Given a sequence of $n$ non-negative numbers
$x=(x_1,\dots,x_n)$, where $x_i \ge x_j$ for
$i \le j$, the $r_p$-index for
$p=\infty$ equals to $$r_p(x)=\max_{i=1,\dots,n}
{ \min{i,x_i} }$$ if $n \ge 1$, or $r_\infty(x)=0$
otherwise.

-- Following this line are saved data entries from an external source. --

From an optimization exercise on the open Yosys and OpenROAD flow, aimed at small area, a short achievable clock period and few clock cycles per item; shortcuts taken in it are not production practice. RTL that was checked went through simulation tests only; none was proved equivalent to the original. For runs 1, 2 and 8, only the layout was checked, not whether the RTL still works. Power figures rest on the tool's default switching activity, not on a simulated workload.

File: flow/flow/run.sh
#!/bin/bash
# Standard layout, with the input and output port buffers made as buf_2
# instead of the flow's default choice. Each tool's output goes to the
# ORFS logs; make's own output goes to standard.log.
set -euo pipefail
export BUFFER_PORTS_ARGS="-buffer_cell sky130_fd_sc_hd__buf_2"
bash standard.sh > standard.log 2>&1
File: flow/standard.sh
#!/bin/bash
# synth_recipe.tcl (not shown) runs the flow's synth.tcl, then flattens the netlist and writes it again
# the make line also repeats each setting of config.mk as NAME=value (left out here)
make -C /OpenROAD-flow-scripts/flow DESIGN_CONFIG=/design/flow/config.mk WORK_HOME=/design/flow/orfs CLKGATE_MAP_FILE= SYNTH_SCRIPT=/design/flow/synth_recipe.tcl "${@:-finish}"
File: flow/config.mk
export PLATFORM = sky130hd
export DESIGN_NAME = agc4_alu
export DESIGN_NICKNAME = agc4_alu
export VERILOG_FILES = /design/flow/design.v
export SDC_FILE = /design/flow/constraint.sdc
export NUM_CORES = 4
export LEC_CHECK = 0
export CAP_MARGIN = 20
export CORE_MARGIN = 2
export CORE_UTILIZATION = 55
export PLACE_DENSITY = 0.7
export SETUP_SLACK_MARGIN = 3.1
export SLEW_MARGIN = 20
File: flow/constraint.sdc
create_clock -name core_clock -period 7.0 [get_ports {clk}]
set_input_delay 1.4000 -clock core_clock [delete_from_list [all_inputs] [get_ports {clk}]]
set_output_delay 1.4000 -clock core_clock [all_outputs]
set_load 0.01 [all_outputs]
File: flow/design.v
module agc4_alu (
    input  wire        clk,
    input  wire        rst,       
    input  wire        start,
    input  wire [2:0]  op,
    input  wire [15:0] a_in,      
    input  wire [15:0] k_in,      
    output wire        ready,
    output reg         done,
    output wire [15:0] res_a,
    output wire [15:0] res_lp,
    output reg  [1:0]  skip
);
    localparam OP_AD   = 3'd0;
    localparam OP_SU   = 3'd1;
    localparam OP_CS   = 3'd2;
    localparam OP_MASK = 3'd3;
    localparam OP_CCS  = 3'd4;
    localparam OP_MP   = 3'd5;
    localparam OP_DV   = 3'd6;
    localparam OP_TS   = 3'd7;
    reg         busy;       
    reg  [2:0]  cnt;        
    reg         md_dv;      
    reg         neg;        
    reg         inc;        
    reg  [15:0] h;          
    reg  [13:0] l;          
    reg  [13:0] d;          
    assign ready = !busy;
    wire [15:0] add_b = op[0] ? ~k_in : k_in;
    wire [16:0] add_s = {1'b0, a_in} + {1'b0, add_b};
    wire [15:0] nabs_k  = k_in[15] ? k_in : ~k_in;               
    wire        k_zero  = (k_in == 16'o000000) || (k_in == 16'o177777);
    wire        a_ovf   = a_in[15] ^ a_in[14];
    wire [15:0] ts_r    = a_ovf ? 16'o000001 : a_in;
    wire [13:0] abs_a   = a_in[15] ? ~a_in[13:0] : a_in[13:0];
    wire        sr  = h[14];                                    
    wire [14:0] dd  = sr ? {1'b0, d} : ~{1'b0, d};              
    wire [14:0] t1  = {h[13:0], 1'b0} + dd + {14'd0, ~sr};
    wire [14:0] ca  = {h[12:0], 2'b00} + dd + {14'd0, ~sr};
    wire [15:0] x3  = md_dv ? {1'b0, h[12:0], 2'b00} : {2'b00, h[13:0]};
    wire [15:0] y3  = md_dv ? {dd, ~sr} : {1'b0, d & {14{l[1]}}, 1'b0};
    wire [15:0] z3  = md_dv ? {dd[14], dd} : {2'b00, d & {14{l[0]}}};
    wire [15:0] cs_s = x3 ^ y3 ^ z3;
    wire [15:0] cs_c = (x3 & y3) | (x3 & z3) | (y3 & z3);
    wire [15:0] cb  = cs_s + {cs_c[14:0], md_dv & ~sr} + {15'd0, md_dv & ~sr};
    wire        pick_b = (t1[14] == sr);
    wire [14:0] s2  = pick_b ? cb[14:0] : ca;
    wire [13:0] l_rev = {l[0], l[1], l[2], l[3], l[4], l[5], l[6],
                         l[7], l[8], l[9], l[10], l[11], l[12], l[13]};
    wire [15:0] h_inc = h + {15'd0, inc};
    assign res_a  = (md_dv ? {2'b00, l_rev} : h_inc) ^ {16{neg}};
    assign res_lp = {neg, neg, l};
    always @(posedge clk) begin
        if (rst) begin
            busy <= 1'b0;
            done <= 1'b0;
        end else if (busy) begin
            busy <= (cnt != 3'd0);
            done <= (cnt == 3'd0);
        end else begin
            busy <= start && (op == OP_MP || op == OP_DV);
            done <= start && !(op == OP_MP || op == OP_DV);
        end
    end
    always @(posedge clk) begin
        skip <= 2'd0;
        inc  <= 1'b0;
        if (busy) begin
            cnt <= cnt - 3'd1;
            if (md_dv) begin
                h <= {1'b0, s2};
                l <= {~s2[14], ~t1[14], l[13:2]};
            end else begin
                h <= {2'b00, cb[15:2]};
                l <= {cb[1:0] ^ {2{neg}}, l[13:2]};    
            end
        end else begin
            cnt   <= 3'd6;
            md_dv <= (op == OP_DV);
            neg   <= 1'b0;
            d     <= ~nabs_k[13:0];
            l     <= abs_a;
            case (op)
                OP_AD, OP_SU: begin
                    h   <= add_s[15:0];
                    inc <= add_s[16];
                end
                OP_CS: begin
                    h    <= k_in;
                    neg  <= 1'b1;
                end
                OP_MASK:      h <= a_in & k_in;
                OP_CCS: begin
                    h    <= nabs_k;
                    inc  <= !k_zero;
                    neg  <= 1'b1;
                    skip <= {k_in[15], k_zero};
                end
                OP_MP: begin
                    h    <= 16'd0;
                    neg  <= a_in[15] ^ k_in[15];
                end
                OP_DV: begin
                    h    <= {2'b00, abs_a};
                    neg  <= a_in[15] ^ k_in[15];
                end
                default: begin    
                    h    <= ts_r;
                    neg  <= a_ovf & a_in[15];
                    skip <= {1'b0, a_ovf};
                end
            endcase
        end
    end
endmodule
==> reports/qor.txt, run 1 <==
First-pass GRT wire length: 33200 um
Worst-path cell chain: inv_2, ha_4, nor2b_4, a21oi_2, fa_1, inv_2, fa_2, a211oi_4, o21ai_2, a2111o_1, a41o_1, o311ai_4, a21oi_2, a221o_1
Worst Setup End Kind: register
Via density: 6.20
Mean Syn Cell Area: 7.89 um^2
Via count: 6764
Synthesis Warnings: 1
Post-synth EDFFs: 16
Unique masters post-synth: 73
CTS tree: built
Clock-pin slew on the worst setup and hold paths: 70 ps
Final Hold Viols: 0
Worst-path maximum fanout: 4
Area Overhead vs Synth: 15.5%
Max VDD drop: 0.000164 V
Crit path largest cell delay: 560 ps
Cells after Synth: 865
Power density over cell area: 337 mW/mm^2
Vias in the first global route: 6279
Critical R2R Launch: d[0]
GR Util All Layers: 0.320
Pin count of the biggest net entering global routing: 44
Setup Skew: 8.31 ps
Tmin final: 3970 ps
Fin crit share: 0.567
Final Wtd Congestion: 0.966
WL/cell: 19.9 um
Setup crit start kind: register
# rows: 40
Unrepaired setup endpoints after global routing: yes
PnR Total Power: 2660 uW
Final setup violation count: 0
Width of the die: 115 um
CORE AREA: 0.0121 mm^2
CP Launch Point: d[0]
TritonCTS buffer count: 5
Final cell count without fillers: 1091
Clk root buf: clkbuf_16
I/O pin count: 74
Seq cells post-synth: 54
Max Clock Freq: 0.252 GHz
Crit Path Class: reg2reg
Die ar.: 0.0133 mm^2
Port bufs: 73
DR pass1 iterations: 6
Slowest CP cell: fa_1
Sequential area share after synthesis: 0.182
Initial antenna violation count: 0
H-tree lvl count: 2
Effective utilization at floorplan: 0.566
Clock latency (worst-skew pair): 300 ps
Cell area after synthesis: 0.00683 mm^2
Hold path startpoint: cnt[0]
Clock tree buffer depth: 2
Nets: 1042
Share of cells above drive strength 1: 0.179
Total wire length: 21700 um
Leakage: 0.00338 uW
ANT nets after route: 0
Starting DRC count in detailed routing: 549
Grt total ovfl: 0
DP Wirelength: 16100 um
# clock sinks: 54
Placed cells: 1064
Final-report max-slew violation count: 0
Crit path required time: 7180 ps
Setup_tns: 0 ps
Worst Path Arrival: 4150 ps
Syn_nets: 985
# Max-Cap Violations: 0
DRC: 0
Vert. Die Dim: 115 um
Main synth FF type: dfxtp_1
Ant. Diodes: 0
Hold Path Class: reg2reg
Worst-margin pin slew: 1150 ps
FFs w/ async S/R, synth: 0
Outcome: finished clean
Slew HR: 0.233
==> stage by stage <==
| step | setup slack (ps) | hold WS (ps) | utilization | cell area, um^2 |
|---|---|---|---|---|
| final | 3030 | 415 | 0.654 | 7890 |
| after global routing | 2930 | 430 | 0.654 | 7890 |
| after CTS | 3020 | 414 | 0.630 | 7600 |
| after detailed placement | 2260 | 400 | 0.605 | 7290 |
| after global placement | 2370 | 398 | 0.605 | 7290 |
| after floorplan | 2920 | 386 | - | 6960 |
==> cells in the final DEF, fill, tap and decap left out, drive strengths merged, types with 38 or more instances in the layout <==
cell type	count
ha	66
xnor2	50
inv	41
xor2	71
nand2	74
a21oi	80
nor2	62
buf	93
o21ai	72
dfxtp	38
==> cells in the mapped netlist, types with 10 or more instances <==
master | number | area share
a211oi_1 | 14 | 0.015
a21oi_1 | 80 | 0.059
and2_1 | 14 | 0.013
clkbuf_1 | 33 | 0.018
dfxtp_1 | 38 | 0.11
edfxtp_1 | 16 | 0.070
fa_1 | 16 | 0.047
ha_1 | 66 | 0.12
inv_1 | 41 | 0.023
mux2i_1 | 24 | 0.035
nand2_1 | 74 | 0.041
nand3_1 | 12 | 0.0088
nand4_1 | 10 | 0.0092
nor2_1 | 62 | 0.034
nor2b_1 | 14 | 0.013
nor3_1 | 17 | 0.012
o21ai_0 | 68 | 0.050
xnor2_1 | 50 | 0.064
xor2_1 | 71 | 0.091
==> critical path: cells and delay by family (launching register included) <==
kind / cells / cell delay [ps]
AOI/OAI and AO/OA: 8 / 1890
adders and majority gates: 3 / 1180
buffers and inverters: 2 / 170
DFF: 1 / 490
and+or+nand+nor: 1 / 120
==> power by group <==
part / total, uW / switching (uW) / internal [uW]
Combinational: 1900 / 1100 / 808
Sequential: 498 / 118 / 380
Clock: 255 / 114 / 142
==> worst paths after layout <==
path,slack (ps),endpoint,cells after the start
setup / recovery,3030,l[13],14
hold / removal,410,cnt[0],1
setup reg to reg,3030,l[13],14
hold reg to reg,410,cnt[0],1
==> what timing repair did <==
action / 4_1_cts / 5_1_grt
setup buffers: 7 / 10
setup endpoints to repair: 19 / 14
cloned: 1 / 1
pin swaps: 1 / 11
resized for setup: 20 / 44
hold buffers: 0 / 0
endpoints found under the hold margin: 0 / 0
==> routing by layer <==
| metal | part of all wire | GRT usage | up-vias | wire [um] |
|---|---|---|---|---|
| met1 | 0.43 | 0.445 | 3160 | 9270 |
| met5 | 0 | 0 | - | 0 |
| li1 | - | - | 3218 | - |
| met4 | 0.035 | 0.108 | 0 | 767 |
| met3 | 0.087 | 0.0403 | 55 | 1890 |
| met2 | 0.45 | 0.517 | 331 | 9790 |
==> cells by family (layout without fill, tap and decap cells) <==
family / count (synthesis) / after routing / synth area share
buffers and inverters: 87 / 145 / 0.0502
xor gates and xnor gates: 122 / 122 / 0.158
muxes: 26 / 26 / 0.0385
DFF: 54 / 54 / 0.182
adders and majority gates: 82 / 82 / 0.168
and+or+nand+nor: 240 / 240 / 0.168
AOI/OAI and AO/OA: 254 / 254 / 0.235
==> area by class of cell <==
class | instances | area (um^2)
sequential | 54 | 1260
clock buffer | 6 | 139
fill | 1057 | 4180
timing repair buffer | 95 | 611
tap | 168 | 210
clock inverter | 2 | 12.5
multi-input combinational | 724 | 5490
inverter | 42 | 158
==> state kept, by name, indices dropped and copies added, names as in the netlist <==
name	cells
h	16
d	14
l	14
cnt	3
skip	2
busy	1
done	1
inc	1
md_dv	1
neg	1
==> inputs of run 2 (changes only) <==
--- a/flow/config.mk
+++ b/flow/config.mk
@@ -9,5 +9,5 @@
 export CORE_MARGIN = 2
 export CORE_UTILIZATION = 55
 export PLACE_DENSITY = 0.7
-export SETUP_SLACK_MARGIN = 3.1
+export SETUP_SLACK_MARGIN = 3.4
 export SLEW_MARGIN = 20
==> run 2 against run 1 <==
Highest routed layer unchanged. Via count increased by 8.0%. Die area unchanged. Final area rose by 9.0%. Still clean on timing, DRC and antenna. Combinational power is 17% higher. Worst hold slack got worse by 8.9 ps. Sequential power shrank 2%. Area after synthesis unchanged. Flip-flop and latch count did not move. Fmax is 1.5% higher. Clock skew is essentially flat. Routed wire length grew 11%.
==> reports/qor.txt, run 2 <==
Synth Area in Simple Gates: 0.168 (unchanged)
Setup Skew: 8.56 ps (+0.252 ps)
Hold worst-path end: cnt[0]
Die ar.: 0.0133 mm^2 (unchanged)
Top cells by count, synth: a21oi_1 (80), nand2_1 (74), xor2_1 (71)
CTS tree: built
Max FFs per register: 16 (unchanged)
Max layer used: met4
DR WL met2: 10800 um (+11%)
Post-synth top area share: 0.121 (unchanged)
# Max-Cap Violations: 0 (unchanged)
Synth Area in Adders: 0.168 (unchanged)
Mux contribution to synthesized area: 0.0385 (unchanged)
DR pass1 iterations: 5 (-1)
Fin crit share: 0.559 (-0.00843)
# rows: 40 (unchanged)
R2r worst-path depth: 14 (unchanged)
Share of cells above drive strength 1: 0.256 (+0.0772)
Via density: 6.47 (+4.4%)
Setup crit start kind: register
Worst hold margin: 406 ps (-8.85 ps)
Initial antenna violation count: 0 (unchanged)
Starting DRC count in detailed routing: 810 (+48%)
Pin count of the biggest net entering global routing: 44 (unchanged)
Effective utilization at floorplan: 0.566 (unchanged)
Tmin final: 3910 ps (-59.0 ps)
Crit Path Class: reg2reg
Clock tree buffer depth: 2 (unchanged)
Biggest register: h
Hold path startpoint: cnt[0]
PnR Total Power: 2980 uW (+12%)
Clk root buf: clkbuf_16
FFs w/ async S/R, synth: 0 (unchanged)
ANT nets after route: 0 (unchanged)
Worst-path maximum fanout: 7 (+3)
H-tree lvl count: 2 (unchanged)
Seq cells post-synth: 54 (unchanged)
Max Clock Freq: 0.256 GHz (+1.5%)
Largest cells by area after synthesis: ha_1 (12%), dfxtp_1 (11%), xor2_1 (9.1%)
Main synth FF type: dfxtp_1
Vias in the first global route: 6631 (+5.6%)
Worst-margin pin slew: 1280 ps (+132 ps)
I/O pin count: 74 (unchanged)
Setup_tns: 0 ps (unchanged)
Met3 WL post-DR: 2470 um (+31%)
WL met1: 9350 um (+0.86%)
R2r endpoint: l[13]
Synthesis Warnings: 1 (unchanged)
Post-Synth XOR/XNOR Area: 0.158 (unchanged)
Slew HR: 0.145 (-0.0884)
Count leader, synth: a21oi_1
Total wire length: 24200 um (+11%)
Clock-pin slew on the worst setup and hold paths: 70 ps (about the same)
Sequential area share after synthesis: 0.182 (unchanged)
Unique masters post-synth: 73 (unchanged)
Biggest regs: h x16, d x14, l x14
Most common cell after layout, fill and taps aside: nand2_1
Width of the die: 115 um (unchanged)
Final-report max-slew violation count: 0 (unchanged)
Via count: 7308 (+8.0%)
Synth area leader: ha_1
Main combinational cell family by area after synthesis: compound AO/OA/AOI/OAI gates
TritonCTS buffer count: 5 (unchanged)
Cells after Synth: 865 (unchanged)
Final Wtd Congestion: 1.00 (+3.6%)
Final setup violation count: 0 (unchanged)
Hold depth: 1 (unchanged)
DP Wirelength: 16000 um (-0.57%)
R2r setup slk: 3090 ps (+60 ps)
Clock latency (worst-skew pair): 290 ps (about the same)
Area Overhead vs Synth: 25.8%
Outcome: finished clean
Syn_nets: 985 (unchanged)
Worst Setup End Kind: register
Cell area after synthesis: 0.00683 mm^2 (unchanged)
Synth Area in Compound Gates: 0.235 (unchanged)
GR Util All Layers: 0.337 (+0.0170)
Ant. Diodes: 0 (unchanged)
Critical R2R Launch: md_dv
Leakage: 0.00366 uW (+8.2%)
Post-synth EDFFs: 16 (unchanged)
DRC: 0 (unchanged)
Nets: 1080 (+3.6%)
Power density over cell area: 346 mW/mm^2 (+2.7%)
Worst Path Arrival: 4100 ps (-50 ps)
Most frequent cells in the layout: nand2_1 (73), buf_2 (71), xor2_1 (68), a21oi_1 (67), nor2_1 (60)
Port bufs: 73 (unchanged)
Crit path required time: 7180 ps (about the same)
Max VDD drop: 0.000144 V (-12%)
FILL cells: 890 (-16%)
Hold Path Class: reg2reg
# clock sinks: 54 (unchanged)
Vert. Die Dim: 115 um (unchanged)
Mean Syn Cell Area: 7.89 um^2 (unchanged)
WL/cell: 21.4 um (+7.5%)
First-pass GRT wire length: 34700 um (+4.3%)
Final Hold Viols: 0 (unchanged)
CORE AREA: 0.0121 mm^2 (unchanged)
Grt total ovfl: 0 (unchanged)
Unrepaired setup endpoints after global routing: yes
[run 2: cell counts after synthesis]
No cell type changed its count.
[run 2: where the power goes]
group,internal [uW],switching (uW)
Combinational,977,1240
Clock,155,111
Sequential,382,108
Total,1510,1460
[run 2: cell families after synthesis]
kind of cell | Yosys count
DFF | 54
AOI/OAI and AO/OA | 254
buffers and inverters | 87
and+or+nand+nor | 240
xor gates and xnor gates | 122
adders and majority gates | 82
muxes | 26
[run 2: per-stage QoR]
step / setup slack, ps / std cells / instance area [um^2] / utilization
after global routing: 2940 / 1129 / 8590 / 0.712
after detailed placement: 2230 / 1065 / 7320 / 0.607
final: 3090 / 1129 / 8590 / 0.712
after global placement: 2460 / 1065 / 7320 / 0.607
after CTS: 3280 / 1106 / 8090 / 0.671
after floorplan: 2920 / 865 / 7000 / -
[run 2: worst max path at each step]
| stage | start | end | slack (ps) | depth (start not counted) |
|---|---|---|---|---|
| after CTS | d[0] | l[13] | 3280 | 14 |
| after floorplan | op[0] | h[13] | 2920 | 13 |
| after detailed placement | md_dv | l[13] | 2230 | 13 |
| after global routing | md_dv | l[13] | 2940 | 14 |
| after global placement | md_dv | l[13] | 2460 | 13 |
| final | md_dv | l[13] | 3090 | 14 |
[run 2: worst max-delay path, cell delays in order, from the launching register on]
cell and delay (ps):
edfxtp_1 440, buf_12 180, buf_6 130, and2_1 150
a21oi_1 270, fa_1 510, inv_1 150, ha_4 250
nor3_1 200, nor2_1 90, a2111o_1 430, a41o_1 300
o311ai_4 290, a21oi_1 110, a221o_1 320
[run 2: cell type report]
class | instances | area [um^2] | share of cell area
Tap cell | 168 | 210 | 0.0245
Clock inverter | 2 | 13.8 | 0.00160
Multi-Input combinational cell | 724 | 5800 | 0.676
Clock buffer | 6 | 150 | 0.0175
Timing Repair Buffer | 133 | 986 | 0.115
Sequential cell | 54 | 1270 | 0.148
Inverter | 42 | 158 | 0.0183
[run 2: timing repair]
item,in CTS,in global routing
gates cloned,2,1
buffers inserted,31,22
gates resized for setup,71,65
hold buffers,0,0
endpoints found under the setup margin,28,16
pin swaps,15,35
[run 2: layer usage]
metal	up-vias	track usage
met3	113	0.0502
li1	3293	-
met2	481	0.530
met5	-	0
met4	0	0.173
met1	3421	0.452
==> inputs of run 3 (changes only) <==
--- a/flow/design.v
+++ b/flow/design.v
@@ -51,7 +51,7 @@
                          l[7], l[8], l[9], l[10], l[11], l[12], l[13]};
     wire [15:0] h_inc = h + {15'd0, inc};
     assign res_a  = (md_dv ? {2'b00, l_rev} : h_inc) ^ {16{neg}};
-    assign res_lp = {neg, neg, l};
+    assign res_lp = {2'b00, l} ^ {16{neg}};
     always @(posedge clk) begin
         if (rst) begin
             busy <= 1'b0;
@@ -74,7 +74,7 @@
                 l <= {~s2[14], ~t1[14], l[13:2]};
             end else begin
                 h <= {2'b00, cb[15:2]};
-                l <= {cb[1:0] ^ {2{neg}}, l[13:2]};    
+                l <= {cb[1:0], l[13:2]};
             end
         end else begin
             cnt   <= 3'd6;
--- a/flow/config.mk
+++ b/flow/config.mk
@@ -9,5 +9,5 @@
 export CORE_MARGIN = 2
 export CORE_UTILIZATION = 55
 export PLACE_DENSITY = 0.7
-export SETUP_SLACK_MARGIN = 3.4
+export SETUP_SLACK_MARGIN = 2.5
 export SLEW_MARGIN = 20
==> run 3 against run 2 <==
Utilization shrank 10 points. Final cell count is 2.1% lower. Area after synthesis rose by 2.8%. Total power down 13%. Clock power decreased by 4%. First-iteration DRC count shrank 33%. Largest power group unchanged. Critical path type unchanged.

That is, it is equivalent to a particular
OWMax operator, see owmax.
For the definition of the $r_p$-index for $p <
\infty$ we refer to (Gagolewski, Grzegorzewski, 2009).
Usage
index_rp(x, p = Inf)
index.rp(x, p = Inf) # same as index_rp(x, p), deprecated
alias
Arguments
x
a non-negative numeric vector
p
index order, $p \in [1,\infty]$; defaults $\infty$ (Inf).
Value
a single numeric value
Details
Note that if $x_1,\dots,x_n$ are integers, then
$$r_\infty(x)=H(x),$$ where $H$ is the
$h$-index (Hirsch, 2005) and $$r_1(x)=W(x),$$
where $W$ is the $w$-index (Woeginger, 2008), see
index_h and index_w.
If non-increasingly sorted vector is given, the function
is O(n).
For historical reasons, this function is also available
via its alias, index.rp [but its usage is
deprecated].
References
Gagolewski M., Grzegorzewski P., A geometric approach to
the construction of scientific impact indices,
Scientometrics, 81(3), 2009, pp. 617-634.
Hirsch J.E.,
An index to quantify individual's scientific research
output, Proceedings of the National Academy of Sciences
102(46), 16569-16572, 2005.
Woeginger G.J., An
axiomatic characterization of the Hirsch-index,
Mathematical Social Sciences, 56(2), 224-232, 2008.